A thumb on the scale?
OpenAI, clearly, was not satisfied with the not even two per cent score achieved by ChatGPT 4 and ChatGPT o1. So, when their latest LLM, ChatGPT o3, was released, they re-ran the FrontierMath tests and achieved a score of 25 per cent—a large improvement but still not hugely impressive. Nonetheless, the question arose as to how OpenAI achieved such an improvement in a very short period of time.
Here's where you might excuse me for wanting to put on a tin-foil hat. EpochAI quietly re-issued their paper in late December, with one line in a footer on the first page acknowledging OpenAI’s support for the FrontierMath project. Not only did OpenAI provide financial support, but it turns out that, unbeknownst to the mathematicians designing the tests, the company had access to the FrontierMath dataset. EpochAI quickly pointed out that OpenAI didn’t get all the test questions, there was still a ‘holdout’ dataset of questions known only to EpochAI’s team. Also, both organizations insist that OpenAI did not train ChatGPT o3 on the data it had access to, although EpochAI has launched an investigation.
What do we make of this? I’d say, given ChatGPT 4’s dismal results in the first round, it’s probable that OpenAI had not trained it on the test data. But I can’t help but be suspicious that the company might have tipped the scale a little bit for o3—I am very eager to see the results of the investigation and will continue to follow this story.
Waiting for Olivaw
We’ve seen that passing the Turing Test is at best an exercise in successful mimicry, and it probably doesn’t provide a meaningful measurement of intelligent behaviour. The FrontierMath story further tells us that generative AI systems can’t reason their way through unfamiliar problems in the way that humans can, and have not shown any ability to learn how to do that. Matching patterns of tokens, even at large scale, can look impressive but I’m not convinced that it is the right technical architecture to deliver true human-level intelligence. The term AI seems to me to be half-right. Artificial, yes; intelligent, no.

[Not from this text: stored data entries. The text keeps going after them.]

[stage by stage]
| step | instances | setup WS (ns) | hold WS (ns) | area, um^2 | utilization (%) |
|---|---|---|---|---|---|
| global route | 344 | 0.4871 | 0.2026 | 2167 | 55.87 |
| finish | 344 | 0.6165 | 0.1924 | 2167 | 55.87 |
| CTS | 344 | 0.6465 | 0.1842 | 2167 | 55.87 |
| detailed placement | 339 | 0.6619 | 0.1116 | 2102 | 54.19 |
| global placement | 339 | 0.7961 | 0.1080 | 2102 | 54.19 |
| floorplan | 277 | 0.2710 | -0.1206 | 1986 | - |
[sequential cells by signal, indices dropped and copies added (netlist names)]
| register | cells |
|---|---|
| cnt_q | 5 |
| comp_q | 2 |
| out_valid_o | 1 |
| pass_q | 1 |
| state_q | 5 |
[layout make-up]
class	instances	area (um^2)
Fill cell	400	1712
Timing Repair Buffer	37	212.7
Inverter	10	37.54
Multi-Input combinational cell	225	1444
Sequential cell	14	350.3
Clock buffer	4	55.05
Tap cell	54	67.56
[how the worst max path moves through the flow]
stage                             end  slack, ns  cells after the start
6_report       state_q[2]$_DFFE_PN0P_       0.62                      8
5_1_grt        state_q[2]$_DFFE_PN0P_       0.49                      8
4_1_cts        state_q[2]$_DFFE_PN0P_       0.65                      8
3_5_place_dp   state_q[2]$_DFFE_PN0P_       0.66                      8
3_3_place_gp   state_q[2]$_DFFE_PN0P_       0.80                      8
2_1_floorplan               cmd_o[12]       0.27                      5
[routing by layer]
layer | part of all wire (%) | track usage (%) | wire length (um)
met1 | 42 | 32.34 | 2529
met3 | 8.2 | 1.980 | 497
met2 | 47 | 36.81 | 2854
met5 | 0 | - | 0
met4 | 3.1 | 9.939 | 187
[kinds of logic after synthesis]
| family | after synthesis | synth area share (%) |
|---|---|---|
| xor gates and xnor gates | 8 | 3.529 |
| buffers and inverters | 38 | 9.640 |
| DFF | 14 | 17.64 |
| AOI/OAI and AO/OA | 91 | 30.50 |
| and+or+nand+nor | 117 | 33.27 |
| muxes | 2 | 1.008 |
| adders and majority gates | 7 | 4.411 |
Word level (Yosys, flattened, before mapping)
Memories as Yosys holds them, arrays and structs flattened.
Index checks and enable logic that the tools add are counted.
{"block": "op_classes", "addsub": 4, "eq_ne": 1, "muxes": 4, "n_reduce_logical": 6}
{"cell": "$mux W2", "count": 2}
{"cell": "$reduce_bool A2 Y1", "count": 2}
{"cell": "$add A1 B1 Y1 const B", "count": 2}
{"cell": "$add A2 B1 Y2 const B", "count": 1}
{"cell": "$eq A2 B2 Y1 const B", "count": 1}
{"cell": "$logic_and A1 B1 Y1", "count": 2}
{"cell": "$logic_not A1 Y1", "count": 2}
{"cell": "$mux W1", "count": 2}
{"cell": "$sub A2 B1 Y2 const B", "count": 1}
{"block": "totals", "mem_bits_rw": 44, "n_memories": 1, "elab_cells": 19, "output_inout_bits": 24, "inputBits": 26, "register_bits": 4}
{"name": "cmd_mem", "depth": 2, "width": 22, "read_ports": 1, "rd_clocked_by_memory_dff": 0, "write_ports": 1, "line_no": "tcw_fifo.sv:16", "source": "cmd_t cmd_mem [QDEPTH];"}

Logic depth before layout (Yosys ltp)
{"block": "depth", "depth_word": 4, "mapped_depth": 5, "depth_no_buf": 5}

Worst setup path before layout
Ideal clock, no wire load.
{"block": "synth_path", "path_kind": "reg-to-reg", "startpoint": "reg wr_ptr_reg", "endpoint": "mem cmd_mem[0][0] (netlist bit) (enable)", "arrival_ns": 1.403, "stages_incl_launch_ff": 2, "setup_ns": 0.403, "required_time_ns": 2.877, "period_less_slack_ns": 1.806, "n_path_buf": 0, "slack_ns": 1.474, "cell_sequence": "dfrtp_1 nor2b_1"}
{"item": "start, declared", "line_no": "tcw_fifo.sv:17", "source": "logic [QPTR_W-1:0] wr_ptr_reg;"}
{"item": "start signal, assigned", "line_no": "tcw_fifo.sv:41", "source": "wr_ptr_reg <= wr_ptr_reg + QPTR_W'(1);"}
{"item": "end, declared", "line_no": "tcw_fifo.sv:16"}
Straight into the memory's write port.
===== src/rtl/aarm_pkg.sv =====
// Shared types and constants for the axis-angle rotation matrix unit.
// Used by every module under rtl/; depends on nothing else.
`default_nettype none

package aarm_pkg;

    // Parameter defaults for the top level.
    localparam int FRAC_BITS_DEF     = 14;
    localparam int ANGLE_BITS_DEF    = 16;
    localparam int CORDIC_STAGES_DEF = 16;

    // Fixed widths of the stream fields.
    localparam int AXIS_W      = 16;
    localparam int ANGLE_W     = 16;
    localparam int ENTRY_W     = 16;
    localparam int NUM_ENTRIES = 9;
    localparam int S_TDATA_W   = 3 * AXIS_W + ANGLE_W;
    localparam int M_TDATA_W   = NUM_ENTRIES * ENTRY_W;

    // CORDIC datapath: Q.30 coordinates and angle in 2^-32 turn units.
    localparam int CORD_W     = 32;
    localparam int TURN_W     = 32;
    localparam int ATAN_DEPTH = 32;

    // CORDIC gain compensation, 0.60725... in Q.30.
    localparam logic signed [CORD_W-1:0] GAIN_Q30 = 32'sd652032874;

    // atan(2^-i) in units of 2^-32 turn.
    localparam logic signed [CORD_W-1:0] ATAN_TURN32 [ATAN_DEPTH] = '{
        32'sh20000000, 32'sh12E4051D, 32'sh09FB385B, 32'sh051111D4,
        32'sh028B0D43, 32'sh0145D7E1, 32'sh00A2F61E, 32'sh00517C55,
        32'sh0028BE53, 32'sh00145F2E, 32'sh000A2F98, 32'sh000517CC,
        32'sh00028BE6, 32'sh000145F3, 32'sh0000A2F9, 32'sh0000517C,
        32'sh000028BE, 32'sh0000145F, 32'sh00000A2F, 32'sh00000517,
        32'sh0000028B, 32'sh00000145, 32'sh000000A2, 32'sh00000051,
        32'sh00000028, 32'sh00000014, 32'sh0000000A, 32'sh00000005,
        32'sh00000002, 32'sh00000001, 32'sh00000000, 32'sh00000000
    };

    // Quadrant of the input angle, taken from its top two bits.
    typedef enum logic [1:0] {
        QUAD_FIRST  = 2'd0,
        QUAD_SECOND = 2'd1,
        QUAD_THIRD  = 2'd2,
        QUAD_FOURTH = 2'd3
    } quad_t;

    // Beat carried from one CORDIC cell to the next.
    typedef struct packed {
        logic signed [CORD_W-1:0] x;
        logic signed [CORD_W-1:0] y;
        logic signed [CORD_W-1:0] z;
        quad_t                    quad;
        logic signed [AXIS_W-1:0] ax;
        logic signed [AXIS_W-1:0] ay;
        logic signed [AXIS_W-1:0] az;
    } cord_t;

endpackage

`default_nettype wire


===== src/rtl/aarm_cordic_cell.sv =====
// One rotation-mode CORDIC cell with its own output register and handshake.
// Depends on aarm_pkg for the beat type and the arctangent table.
`default_nettype none

module aarm_cordic_cell #(
    parameter int STAGE = 0
) (
    input  wire                   aclk,
    input  wire                   aresetn,
    input  wire                   in_valid,
    output logic                  in_ready,
    input  wire aarm_pkg::cord_t  in_data,
    output logic                  out_valid,
    input  wire                   out_ready,
    output aarm_pkg::cord_t       out_data
);

    logic            valid_reg;
    aarm_pkg::cord_t data_reg;
    aarm_pkg::cord_t data_next;
    logic signed [aarm_pkg::CORD_W-1:0] dx;
    logic signed [aarm_pkg::CORD_W-1:0] dy;

    // The cell takes a new beat whenever its register is empty or drains.
    assign in_ready  = !valid_reg || out_ready;
    assign out_valid = valid_reg;
    assign out_data  = data_reg;

    // Micro-rotation: the sign of the residual angle picks the direction.
    assign dx = in_data.y >>> STAGE;
    assign dy = in_data.x >>> STAGE;

    always_comb begin
        data_next = in_data;
        if (!in_data.z[aarm_pkg::CORD_W-1]) begin
            data_next.x = in_data.x - dx;
            data_next.y = in_data.y + dy;
            data_next.z = in_data.z - aarm_pkg::ATAN_TURN32[STAGE];
        end else begin
            data_next.x = in_data.x + dx;
            data_next.y = in_data.y - dy;
            data_next.z = in_data.z + aarm_pkg::ATAN_TURN32[STAGE];
        end
    end

    // Valid flag.
    always_ff @(posedge aclk) begin
        if (!aresetn) begin
            valid_reg <= 1'b0;
        end else if (in_ready) begin
            valid_reg <= in_valid;
        end
    end

    // Payload.
    always_ff @(posedge aclk) begin
        if (in_ready) begin
            data_reg <= data_next;
        end
    end

endmodule

`default_nettype wire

So, let’s drop AI and all its attendant anthropomorphism from our vocabulary. There are many other forms of technology, like machine learning, neural networks and deep learning systems, that can be useful now. Generative LLMs will eventually find their place but will have to overcome quite a few obstacles before they become seriously useful and trustworthy.
Will we ever meet R. Daneel Olivaw? I think Isaac Asimov was on to something, and his estimate of almost three millennia sounds pretty much right to me.
[1] Watson’s opponent was the show’s highest-earning human winner at the time, Ken Jennings. He is now the host of Jeopardy!
Good perspective Feite. Was just reading about China’s DeepSeek. The ground continues to shift.
Very interesting and also reassuring....human intelligence still able to win.